This intermediate class was sparsely attended, which is my favorite kind of class, because the teacher can really scrutinize you.  We did a very correct barre, focusing on lifting the head up and not looking down at the feet to see what you are doing, because lowering the head makes you lean forward, which ruins your erect spinal posture.  The teacher talked about being able to feel yourself in space and not just to see yourself visually. In arabesque, for instance, she said it is not the height of the leg but the way it goes out as far as it can reach.  Similarly, when doing chasses in center, she told us to really chasse out because this develops power.  She corrected my passe balance at barre and told me not to contract my hip but really let it move forward.

During barre, after warming up a little privately before class, I decided to purposely stand forward of myself, like the other teacher who usually teaches this class (she had just had surgery so we have a very good substitute teacher) so as not to slump into my side.  I noticed, too, that I could stand to turn out more on my supporting leg and use the bottom of the turnout, rotating more, which creates the correct shape.  The teacher made us do an exercise where we held the knee in the passe leg and let the whole hip go down and under, kind of like turning inside out in yoga.

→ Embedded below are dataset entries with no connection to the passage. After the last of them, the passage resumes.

Context: an optimization exercise on an open-source flow, tuned for small area and a short achievable clock period. The choices shown serve that exercise and are no tape-out recipe.
In this exercise RTL edits were held to simulation tests only and were not proved equivalent to the original.
No activity file was given, so power comes from the tool's default toggle rates.

==> run C <==
==> flow/design.v (excerpt) <==
module parallel_accumulator (
    input  logic                   clk,
    input  logic                   rst,
    input  logic [16-1:0][32-1:0] in_values,
    input  logic [16-1:0][4-1:0]    in_ids,
    input  logic                   in_valid,
    input  logic [4-1:0][16-1:0]   in_dst_ids,
    input  logic [4-1:0][16-1:0] in_src_masks,
    input  logic [4-1:0] in_dst_valid,
    output logic [16-1:0][32-1:0] sums,
    output logic [16-1:0][4-1:0]    out_ids,
    output logic [16-1:0]   seg_end,
    output logic                   out_valid,
    output logic [4-1:0][16-1:0]   out_dst_ids,
    output logic [4-1:0][16-1:0] out_src_masks,
    output logic [4-1:0] out_dst_valid
);
    localparam int W = 32;
    logic [4:0] vld;
    logic [4-1:0][16-1:0] dst_ids_q [5];
    logic [4-1:0][16-1:0] masks_q [5];
    logic [4-1:0] dvalid_q [5];
    logic [16-1:0][4-1:0] ids_q [5];
    logic g1_1;
    logic g1_3;
    logic g1_5;
    logic g1_7;
    logic g1_9;
    logic g1_11;
    logic g1_13;
    logic g1_15;
    logic g2_2;
    logic g2_3;
    logic g2_6;
    logic g2_7;
    logic g2_10;
    logic g2_11;
    logic g2_14;
    logic g2_15;
    logic g3_4;
    logic g3_5;
    logic g3_6;
    logic g3_7;
    logic g3_12;
    logic g3_13;
    logic g3_14;
    logic g3_15;
    logic g4_8;
    logic g4_9;
    logic g4_10;
    logic g4_11;
    logic g4_12;
    logic g4_13;
    logic g4_14;
    logic g4_15;
    logic [31:0][0:0] x1_1;
    logic [32:0] c1_1;
    logic [W-1:0] y1_1;    
    logic in_values_1_8_8_q1;
    logic in_values_0_8_8_q1;
    logic g1_1_q1;
    logic c1_1_8_q1;
    logic in_values_1_9_9_q1;
    logic in_values_0_9_9_q1;
    logic in_values_1_10_10_q1;
    logic in_values_0_10_10_q1;
    logic in_values_1_11_11_q1;
    logic in_values_0_11_11_q1;
    logic in_values_1_12_12_q1;
    logic in_values_0_12_12_q1;
    logic in_values_1_13_13_q1;
    logic in_values_0_13_13_q1;
    logic in_values_1_14_14_q1;
    logic in_values_0_14_14_q1;
    logic in_values_1_15_15_q1;
    logic in_values_1_15_15_q2;
    logic in_values_0_15_15_q1;
    logic in_values_0_15_15_q2;
    logic g1_1_q2;
    logic c1_1_15_q2;
    logic in_values_1_16_16_q1;
    logic in_values_1_16_16_q2;
    logic in_values_0_16_16_q1;
  ...
Settings: LEC_CHECK=0, CAP_MARGIN=20, CORE_MARGIN=2, CORE_UTILIZATION=40, CTS_CLUSTER_DIAMETER=80, CTS_CLUSTER_SIZE=26, SLEW_MARGIN=20; clock period 4.5 ns.
standard.sh (not shown) runs the stock make flow with config.mk's settings and CLKGATE_MAP_FILE= SYNTH_SCRIPT=/design/flow/synth_recipe.tcl, a recipe that flattens the netlist after the stock synthesis.
==> flow/flow/run.sh <==
#!/bin/bash
# The standard layout (standard.sh), with the port buffers made from the small buf_1 cell
# instead of the cell buffer_ports picks by default. Everything else is the standard flow.
set -euo pipefail
bash standard.sh "BUFFER_PORTS_ARGS=-buffer_cell sky130_fd_sc_hd__buf_1" finish > standard_flow.log 2>&1
==> run P: changes against run C <==
Settings changed: CORE_UTILIZATION 40 to 60, SETUP_SLACK_MARGIN set to 1.0.
==> run M: changes against run C <==
Settings changed: CORE_UTILIZATION 40 to 75, SETUP_SLACK_MARGIN set to 1.0.
==> comparison <==
Run C passed the timing, DRC and antenna checks. Run M stopped in I/O pin placement (3_2_place_iop) on PPL-0024. Run P completed without violations. Sequential power is about the same in run P and run C. Against run C, the non-clock buffer count of run P is higher by 5. Between run C and run P, the lower die area is in run P (gap 49%, measured against run P). In run C the clock power is higher than in run P, by about 8%. Synthesized area is the same in run C and run P. Of run C and run P, run C has the higher total power (gap about 1.2%, measured against run P). Of run P and run C, run P has the higher register-to-register slack (gap 0.50 ns). Between run P and run C, the lower maximum frequency is in run C (gap about 14%, measured against run C). Of run P and run C, run C has the higher clock skew (gap 0.029 ns).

After class, I ate lunch and took out my puppy, training him a little, too, walking him backward and then changing directions, which he did happily, on a windy fall day...now I'm home, thinking about ballet and how the same principles apply to ballet positions that I have learned from other sports and it shouldn't be so intimidating.  Sometimes it's good to take a few steps back, pardon the expression, to learn how to move forward...
Exercises
1. demi plies with grand plies, rise and balance.
2. tendus from 5th position, coupe inside leg over, changing.
3. Balancoires with passe through.
4. Frappes with double frappes to the side.
5. Developpes and envelopes
6. Grand battements.
Centre:
1. Adagio(to come)
2. Chasses to 4th position, chainnes, balance en tournant, pose to 5th position.
3. Saute arabesque, arm en haute, pas de bourres. En diagonale.
(Much time was spent correcting body stance, turnout, and epaulment.) 
Notes: Use the arms like heavy curtains and really move them to extend the back.  Elongate the legs. Move your head.

Wednesday, July 13, 2011

Terrific Tuesday!

Wow!  Two ballet classes today, with my favorite teachers!  I think for you, the evening teacher said, you need to find the structure of the step and make your movements clear and really feel the energy.  Don't try to control everything.  You have to take a risk and find for yourself where is your center.  You will find it and then you can move.  I told him mentally I understand but physically it's hard.  It's hard, he said, but it's there.  The steps are the path but you can play with the steps and find for yourself the movement.  Don't try to control it, just feel it.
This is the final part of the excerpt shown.